[Exercise prompt] Give back exactly the lines running from the line with "export PLACE_DENSITY_LB_ADDON = 0.2" to the end of the entries, and only those lines.

((

$ cat config.mk
export PLATFORM = sky130hd
export DESIGN_NAME = mips_harvard_cpu
export DESIGN_NICKNAME = d
export VERILOG_FILES = /design/src/rtl/mips_harvard_cpu.sv
export SDC_FILE = /design/constraint.sdc
export NUM_CORES = 2
export LEC_CHECK = 0
export ABC_CLOCK_PERIOD_IN_PS = 13200
export CAP_MARGIN = 5
export CELL_PAD_IN_SITES_DETAIL_PLACEMENT = 2
export CELL_PAD_IN_SITES_GLOBAL_PLACEMENT = 2
export CORE_MARGIN = 2
export CORE_UTILIZATION = 40
export DETAILED_ROUTE_END_ITERATION = 6
export PLACE_DENSITY_LB_ADDON = 0.2
export SYNTH_ARGS = -nofsm -noshare
export SYNTH_HDL_FRONTEND = slang
export SYNTH_SLANG_ARGS = --single-unit
$ cat constraint.sdc
create_clock -name clk -period 13.2 [get_ports clk]
set_clock_uncertainty 0.2 [all_clocks]
set_input_delay 2.64 -clock clk [delete_from_list [all_inputs] [get_ports clk]]
set_output_delay 2.64 -clock clk [all_outputs]
set_load 0.02 [all_outputs]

))

[Written reply]
export PLACE_DENSITY_LB_ADDON = 0.2
export SYNTH_ARGS = -nofsm -noshare
export SYNTH_HDL_FRONTEND = slang
export SYNTH_SLANG_ARGS = --single-unit
$ cat constraint.sdc
create_clock -name clk -period 13.2 [get_ports clk]
set_clock_uncertainty 0.2 [all_clocks]
set_input_delay 2.64 -clock clk [delete_from_list [all_inputs] [get_ports clk]]
set_output_delay 2.64 -clock clk [all_outputs]
set_load 0.02 [all_outputs]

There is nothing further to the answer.